The father’s story:
What’s your parenting philosophy? How do you feel about discipline? What educational approach do you find most compatible with the sum of yours and your child’s personalities?
As parents, we’re called upon to make countless decisions regarding the chinuch of our children. Some will happen via research and thought-out discussion, but most tend to be made by the seat of our pants. Now, though all of us would admit that it’s wiser to think out our approach before we’re in the heat of the moment, usually we get away with it. However, when raising a severely autistic child, the stakes are different. The only hope for getting through to him is by keeping your instructional and disciplinary methods consistent and predictable.

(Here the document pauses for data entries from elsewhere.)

==> run a: inputs <==
## breakout
module breakout(
    input  clk,
    input  rst,
    input  rota,
    input  rotb,
    input  de,
    output red,
    output green,
    output blue,
    output hsync,
    output vsync
    );
wire [9:0] xpos;
wire [9:0] ypos;
signal_generator signal_generator_inst(clk, rst, hsync, vsync, xpos, ypos);
game game_inst(clk, rst, xpos, ypos, ~rota, ~rotb, ~de, red, green, blue);
endmodule
clock: 16.3 ns
lec_check: 0
abc_area: 1
cap_margin: 30
core_margin: 2
core_utilization: 68
cts_cluster_diameter: 258
cts_cluster_size: 41
hold_slack_margin: 0.3
setup_slack_margin: -1.27
slew_margin: 20
run.sh (not shown) runs the stock make flow with config.mk's settings and CLKGATE_MAP_FILE=.
==> run b (differences from run a) <==
- CAP_MARGIN: 30 -> 20
- CORE_UTILIZATION: 68 -> 70
- CTS_CLUSTER_DIAMETER: 258 -> default
- CTS_CLUSTER_SIZE: 41 -> 17
- HOLD_SLACK_MARGIN: 0.3 -> default
- PLACE_DENSITY_LB_ADDON: default -> 0.15
- SETUP_SLACK_MARGIN: -1.27 -> 1.95
==> flow/constraint.sdc (replaced) <==
create_clock -name core_clock -period 7.37 [get_ports {clk}]
set_input_delay 1.4740 -clock core_clock [delete_from_list [all_inputs] [get_ports {clk}]]
set_output_delay 1.4740 -clock core_clock [all_outputs]
set_load 0.01 [all_outputs]
==> notes <==
- Run b completed without violations. Run a ran to the end with no violations.
- Of run b and run a, run b has the higher utilization (gap 2.7 points).
- In sequential share of layout area, run a and run b hardly differ.
- Synthesized cell count is the same in run a and run b.
- Of run b and run a, run a has the higher die area (gap about 2.8%, measured against run a).
- In run b the hold slack is lower than in run a, by 0.0023 ns.
- Between run b and run a, the lower clock skew is in run b (gap 0.0029 ns).
- In clock-buffer cell count, run a and run b do not differ.
==> figures <==
quantity                                                                     run a                    run b
Final weighted congestion in routability-driven placement                     1.04                     1.04
Placed Cells                                                                  2041                     2037
M1 WL                                                                      14.6 mm                  14.0 mm
Post-route insts no fill                                                      2073                     2069
Met3 layer usage reported by global route                                    5.85%                    5.63%
Power per cell area                                                   73.8 mW/mm^2              162 mW/mm^2
Placed cell areas                                                     0.0126 sq mm             0.0126 sq mm
Non-clock buffers, area share                                                1.23%                    1.24%
WHS Path Cells                                                                   2                        1
X dimension of the die                                                      139 um                   138 um
Worst setup skew after layout                                            0.0156 ns                0.0126 ns
Power after layout                                                          979 uW                  2.15 mW
Outcome                                                    complete, no violations  complete, no violations
First-iteration detailed-routing DRC count                                     970                     1231
Number of warnings the tools reported                                           39                       37
Min setup slack post-route                                                 8.99 ns                  2.16 ns


==> job 730 <==
breakout again, from the RTL that the note above started with.
Settings: LEC_CHECK=0, CAP_MARGIN=20, CORE_ASPECT_RATIO=1.99, CORE_MARGIN=2, CORE_UTILIZATION=40, CTS_CLUSTER_DIAMETER=86, CTS_CLUSTER_SIZE=48, SLEW_MARGIN=35; clock period 40.0 ns.
==> job 7730 (differences from job 730) <==
==> flow/config.mk (replaced) <==
export PLATFORM = sky130hd
export DESIGN_NAME = breakout
export DESIGN_NICKNAME = breakout
export VERILOG_FILES = /design/flow/design.v
export SDC_FILE = /design/flow/constraint.sdc
export NUM_CORES = 4
export LEC_CHECK = 0
export CAP_MARGIN = 35
export CELL_PAD_IN_SITES_DETAIL_PLACEMENT = 2
export CELL_PAD_IN_SITES_GLOBAL_PLACEMENT = 3
export CORE_ASPECT_RATIO = 0.89
export CORE_MARGIN = 3
export CORE_UTILIZATION = 18
export MIN_ROUTING_LAYER = met2
export PLACE_DENSITY_LB_ADDON = 0.09
export SLEW_MARGIN = 5
==> impl_metrics.ini <==
; synthesis and place-and-route metrics
[power]
seqPwrFrac_pct = 47.0
ir_drop_uv = 18.7
p_int_w = 0.000287

[finish]
finish.instance_area_sq_mm = 0.0129

[status]
status = timing/DRC/antenna clean
(the above is from job 7730)
==> impl_metrics.ini <==
; synthesis and place-and-route metrics
[power]
seqPwrFrac_pct = 48.4
ir_drop_uv = 31.5

[status]
status = timing/DRC/antenna clean

[finish]
finish.instance_area_sq_mm = 0.0121

[timing]
fin_hold_ws_ns = 0.463
(the above is from job 730)
No activity file was given, so power comes from the tool's default toggle rates.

Therefore, the choice of educational approach takes on added significance.
There are two popular schools of thought regarding therapy for autistic children. We only wish we’d known as much about them at the beginning of our journey with Menachem as we do now…
The DIR Therapy Session:
Menachem is sitting and staring at the wall. Though it does not look like a particularly exciting activity, he is, for the moment, blessedly silent. I contemplate attempting a quick phone call. No. It’s our daily twenty minutes of DIR therapy time, and that means that I’m supposed to enter his world. The focus of DIR, an acronym for the major therapy components of Developmental, Individual-difference and Relationship-based, is to join him where he’s at, in the throes of his activity, in the hope that we will, through that, form a connection.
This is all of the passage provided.